An interesting ATI request

Back in 2019, I was trolling around the government website that lists all ATI requests that have been filed with the various departments and what the outcome of those reports was.

One ATI request caught my eye. Someone had requested a copy of all of the General Occurence Reports from DND related to “Sexual Assault” that occured on CFB Namao from 1978 until 1980.

I filed a request with DND for a copy of this information on October 10 2019.

I just received a copy of this report on Friday July 3rd 2020.

You can download a copy of the ATI here:

There were three “sexual assaults” on CFB Namao in the years of 1978 until 1980.

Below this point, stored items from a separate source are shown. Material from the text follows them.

===== src/logic/gpp_pkg.sv =====
`default_nettype none

package gpp_pkg;

    // Register byte offsets inside one port's 4 KB window.
    localparam logic [11:0] OFF_DATA_LO   = 12'h000;
    localparam logic [11:0] OFF_DATA_HI   = 12'h3fc;
    localparam logic [11:0] OFF_DIR       = 12'h400;
    localparam logic [11:0] OFF_SENSE     = 12'h404;
    localparam logic [11:0] OFF_DUAL      = 12'h408;
    localparam logic [11:0] OFF_POLARITY  = 12'h40c;
    localparam logic [11:0] OFF_MASK      = 12'h410;
    localparam logic [11:0] OFF_RAW       = 12'h414;
    localparam logic [11:0] OFF_MASKED    = 12'h418;
    localparam logic [11:0] OFF_CLEAR     = 12'h41c;
    localparam logic [11:0] OFF_ALTSEL    = 12'h420;

    // Data window mask field position in the byte address.
    localparam int          MASK_LSB      = 2;
    localparam int          MASK_MSB      = 9;

    // Reset values.
    localparam logic [7:0]  RST_ZERO      = 8'h00;
    localparam logic [7:0]  RST_ALT_PORTB = 8'h80;
    localparam logic [7:0]  RST_ALT_PORTC = 8'h0f;

    // Trigger source pin within port B.
    localparam int          TRIG_PIN      = 4;

    // Configuration registers of one port.
    typedef struct packed {
        logic [7:0] dir;
        logic [7:0] sense;
        logic [7:0] dual;
        logic [7:0] polarity;
        logic [7:0] mask;
        logic [7:0] altsel;
    } gpp_cfg_t;

    // Pin-side group towards the pads.
    typedef struct packed {
        logic [7:0] out;
        logic [7:0] oe;
    } gpp_pad_t;

endpackage : gpp_pkg

`default_nettype wire


===== src/logic/gpp_port.sv =====
// Notes on behaviour
// Reset: pins are software inputs; test-port pins come up alternate-selected.
// Any reset restores direction and alternate-select defaults for all pins.
// Direction 0: pin is input; data bit captures the pin level.
// Direction 1: data register bit drives the pin.
// Data window spans 256 words; address bits 9..2 form the pin mask.
// Writes update only data bits whose address mask bit is one.
// Reads return zero for bits whose address mask bit is zero.
// Reads give written value for outputs, pin level for inputs; reset clears.
// All pin interrupts combine into one port interrupt output.
// Rising, falling, both-edge and high or low level detection are offered.
// Sense: edge 0/level 1; dual: single/both; polarity: low/falling 0.
// Edge interrupt stays latched until cleared by software.
// Level sources must hold the level until the interrupt is recognised.
// Per-pin mask gates forwarding to the port interrupt.
// Mask 0 blocks, 1 passes; mask resets to zero.
// Raw status shows met conditions regardless of mask.
// Masked status shows conditions both present and enabled.
// Writing 1 to clear location clears that latch; 0 does nothing.
// Port B pin four unmasked also pulses the converter trigger.
// Software should mask pins before changing sense settings.
// Sense setting writes may cause spurious interrupts; not suppressed.
// All five ports are identical instances of this block.
// Alternate select 1 hands the pin to its peripheral; 0 software.
// Pins are synchronised; edges compare successive synchronised samples.
//
// Decided for this implementation: the APB slave port and the register offsets.
`timescale 1ns/1ps
`default_nettype none

module gpp_port #(
    parameter int         WIDTH   = 8,
    parameter logic [7:0] ALT_RST = gpp_pkg::RST_ZERO,
    parameter bit         HAS_TRIG = 1'b0
) (
    input  wire logic             pclk,
    input  wire logic             presetn,
    input  wire logic             psel,
    input  wire logic             penable,
    input  wire logic             pwrite,
    input  wire logic [11:0]      paddr,
    input  wire logic [31:0]      pwdata,
    output logic      [31:0]      prdata,
    output logic                  pready,
    output logic                  pslverr,
    input  wire logic [WIDTH-1:0] pin_in,
    output logic      [WIDTH-1:0] pin_out,
    output logic      [WIDTH-1:0] pin_oe,
    input  wire logic [WIDTH-1:0] alt_out,
    input  wire logic [WIDTH-1:0] alt_oe,
    output logic      [WIDTH-1:0] alt_in,
    output logic                  port_irq,
    output logic                  conv_trigger
);

    typedef struct packed {
        gpp_pkg::gpp_cfg_t cfg;
        logic [WIDTH-1:0]  data;
        logic [31:0]       rdata;
        logic              ready;
        logic              err;
        logic [WIDTH-1:0]  pout;
        logic [WIDTH-1:0]  poe;
        logic [WIDTH-1:0]  ain;
        logic              irq;
        logic              trig;
        logic              trig_prev;
    } gpp_state_t;

    gpp_state_t       st_r;
    gpp_state_t       st_nxt;
    logic [WIDTH-1:0] pin_sync;
    logic [WIDTH-1:0] raw;
    logic [WIDTH-1:0] clear;
    logic             acc;
    logic             wr;
    logic             in_window;
    logic [WIDTH-1:0] amask;
    logic [WIDTH-1:0] wbyte;
    logic [WIDTH-1:0] masked;
    logic [WIDTH-1:0] data_view;

    // Access decode; the slave answers one cycle after the first access cycle (one wait state).
    assign acc       = psel & penable & ~st_r.ready;
    assign wr        = acc & pwrite;
    assign in_window = (paddr <= gpp_pkg::OFF_DATA_HI);
    assign amask     = paddr[gpp_pkg::MASK_MSB:gpp_pkg::MASK_LSB];
    assign wbyte     = pwdata[WIDTH-1:0];
    assign clear     = (wr && paddr == gpp_pkg::OFF_CLEAR) ? wbyte : '0;
    assign masked    = raw & st_r.cfg.mask;

    // Output pins read back the written bit, input pins the synchronised level.
    assign data_view = (st_r.data & st_r.cfg.dir) | (pin_sync & ~st_r.cfg.dir);

    // Interrupt detection with synchroniser and sticky edge latches.
    gpp_irq_detect #(
        .WIDTH (WIDTH)
    ) u_detect (
        .pclk      (pclk),
        .presetn   (presetn),
        .pin_async (pin_in),
        .sense     (st_r.cfg.sense),
        .dual      (st_r.cfg.dual),
        .polarity  (st_r.cfg.polarity),
        .clear     (clear),
        .pin_sync  (pin_sync),
        .raw       (raw)
    );

    // Next-state logic for registers, bus answer and pins.
    always_comb begin
        st_nxt       = st_r;
        st_nxt.ready = acc;
        st_nxt.err   = 1'b0;
        st_nxt.rdata = 32'h0000_0000;
        // Input pins keep the data register tracking their level.
        st_nxt.data  = (st_r.data & st_r.cfg.dir) | (pin_sync & ~st_r.cfg.dir);
        if (wr) begin
            if (in_window) begin
                st_nxt.data = (st_nxt.data & ~(amask & st_r.cfg.dir))
                            | (wbyte & amask & st_r.cfg.dir);
            end else begin
                case (paddr)
                    gpp_pkg::OFF_DIR:      st_nxt.cfg.dir      = wbyte;
                    gpp_pkg::OFF_SENSE:    st_nxt.cfg.sense    = wbyte;
                    gpp_pkg::OFF_DUAL:     st_nxt.cfg.dual     = wbyte;
                    gpp_pkg::OFF_POLARITY: st_nxt.cfg.polarity = wbyte;
                    gpp_pkg::OFF_MASK:     st_nxt.cfg.mask     = wbyte;
                    gpp_pkg::OFF_ALTSEL:   st_nxt.cfg.altsel   = wbyte;
                    gpp_pkg::OFF_CLEAR:    st_nxt.err          = 1'b0;
                    default:               st_nxt.err          = acc;
                endcase
            end
        end else if (acc) begin
            if (in_window) begin
                st_nxt.rdata[WIDTH-1:0] = data_view & amask;
            end else begin
                case (paddr)
                    gpp_pkg::OFF_DIR:      st_nxt.rdata[WIDTH-1:0] = st_r.cfg.dir;
                    gpp_pkg::OFF_SENSE:    st_nxt.rdata[WIDTH-1:0] = st_r.cfg.sense;
                    gpp_pkg::OFF_DUAL:     st_nxt.rdata[WIDTH-1:0] = st_r.cfg.dual;
                    gpp_pkg::OFF_POLARITY: st_nxt.rdata[WIDTH-1:0] = st_r.cfg.polarity;
                    gpp_pkg::OFF_MASK:     st_nxt.rdata[WIDTH-1:0] = st_r.cfg.mask;
                    gpp_pkg::OFF_RAW:      st_nxt.rdata[WIDTH-1:0] = raw;
                    gpp_pkg::OFF_MASKED:   st_nxt.rdata[WIDTH-1:0] = masked;
                    gpp_pkg::OFF_ALTSEL:   st_nxt.rdata[WIDTH-1:0] = st_r.cfg.altsel;
                    gpp_pkg::OFF_CLEAR:    st_nxt.rdata            = 32'h0000_0000;
                    default:               st_nxt.err              = 1'b1;
                endcase
            end
        end
        // Pad drive: peripheral when alternate-selected, otherwise data and direction.
        st_nxt.pout = (alt_out & st_r.cfg.altsel) | (st_r.data & ~st_r.cfg.altsel);
        st_nxt.poe  = (alt_oe & st_r.cfg.altsel) | (st_r.cfg.dir & ~st_r.cfg.altsel);
        st_nxt.ain  = pin_sync;
        st_nxt.irq  = |masked;
        // Trigger is a one-cycle pulse on each new unmasked pin-four condition.
        st_nxt.trig_prev = masked[gpp_pkg::TRIG_PIN];
        st_nxt.trig = HAS_TRIG & masked[gpp_pkg::TRIG_PIN] & ~st_r.trig_prev;
    end

    // State register; both reset sources arrive merged on presetn.
    always_ff @(posedge pclk or negedge presetn) begin
        if (!presetn) begin
            st_r            <= '0;
            st_r.cfg.altsel <= ALT_RST;
        end else begin
            st_r <= st_nxt;
        end
    end

    // Outputs straight from the state register.
    assign prdata       = st_r.rdata;
    assign pready       = st_r.ready;
    assign pslverr      = st_r.err;
    assign pin_out      = st_r.pout;
    assign pin_oe       = st_r.poe;
    assign alt_in       = st_r.ain;
    assign port_irq     = st_r.irq;
    assign conv_trigger = st_r.trig;

endmodule : gpp_port

`default_nettype wire


===== src/logic/gpp_irq_detect.sv =====
`timescale 1ns/1ps
`default_nettype none

module gpp_irq_detect #(
    parameter int WIDTH = 8
) (
    input  wire logic             pclk,
    input  wire logic             presetn,
    input  wire logic [WIDTH-1:0] pin_async,
    input  wire logic [WIDTH-1:0] sense,
    input  wire logic [WIDTH-1:0] dual,
    input  wire logic [WIDTH-1:0] polarity,
    input  wire logic [WIDTH-1:0] clear,
    output logic      [WIDTH-1:0] pin_sync,
    output logic      [WIDTH-1:0] raw
);

    typedef struct packed {
        logic [WIDTH-1:0] s1;
        logic [WIDTH-1:0] s2;
        logic [WIDTH-1:0] s3;
        logic [WIDTH-1:0] lat;
    } gpp_det_t;

    gpp_det_t st_r;
    gpp_det_t st_nxt;
    logic [WIDTH-1:0] level_hit;

    // Per pin: three-stage synchroniser, edge detect, sticky latch.
    always_comb begin
        st_nxt    = st_r;
        level_hit = '0;
        st_nxt.s1 = pin_async;
        st_nxt.s2 = st_r.s1;
        st_nxt.s3 = st_r.s2;
        for (int i = 0; i < WIDTH; i++) begin
            logic rise;
            logic fall;
            logic edge_hit;
            rise     = st_r.s2[i] & ~st_r.s3[i];
            fall     = ~st_r.s2[i] & st_r.s3[i];
            edge_hit = dual[i] ? (rise | fall) : (polarity[i] ? rise : fall);
            level_hit[i] = sense[i] & (st_r.s3[i] == polarity[i]);
            // Set wins over a clear in the same cycle; level mode keeps no latch.
            if (sense[i]) begin
                st_nxt.lat[i] = 1'b0;
            end else if (edge_hit) begin
                st_nxt.lat[i] = 1'b1;
            end else if (clear[i]) begin
                st_nxt.lat[i] = 1'b0;
            end
        end
    end

    // State register.
    always_ff @(posedge pclk or negedge presetn) begin
        if (!presetn) begin
            st_r <= '0;
        end else begin
            st_r <= st_nxt;
        end
    end

    // The synchronised level is stage three, taken every cycle with no match check.
    assign pin_sync = st_r.s3;
    assign raw      = st_r.lat | level_hit;

endmodule : gpp_irq_detect

`default_nettype wire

The first was related to a male exposing himself to young females at the base rec centre. The fact that the military police administered a polygraph to this person indicates that this person would have been subject to the Code of Service Discipline. This event occured in November of 1978.

The next incident occured in the vicinity of Northtown Mall in May of 1979. A member of the Canadian Forces exposed himself from his waist to his ankles to a girl. The City of Edmonton police and the CFB Edmonton police worked on this matter. The fact that the incident report indicate that the male was “dress in civilian clothing” and the fact that the CFB Edmonton military police we called in by the Edmonton Police Service also indicates that this was a person subject to the Code of Service Discipline.

Then of course there’s the matter of Canadian Armed Forces officer Captain Father Angus McRae.

Curiously, there is one incident that is missing.

In June of 1980, Corporal Larry King, who was 39 years old at the time, had been sentenced to 3 yers in prison for choking and raping a 16-year-old Edmonton girl.

Corporal Larry King, 39, was sentenced in civilian court to three years in prison for choking and raping a 16-year-old Edmonton Girl

There were three sexual assaults in two years in addition to all of the sexual assaults that P.S. and Captain McRae committed on CFB Namao. You can’t tell me that the Canadian Forces was a safe environment for children to grow up in.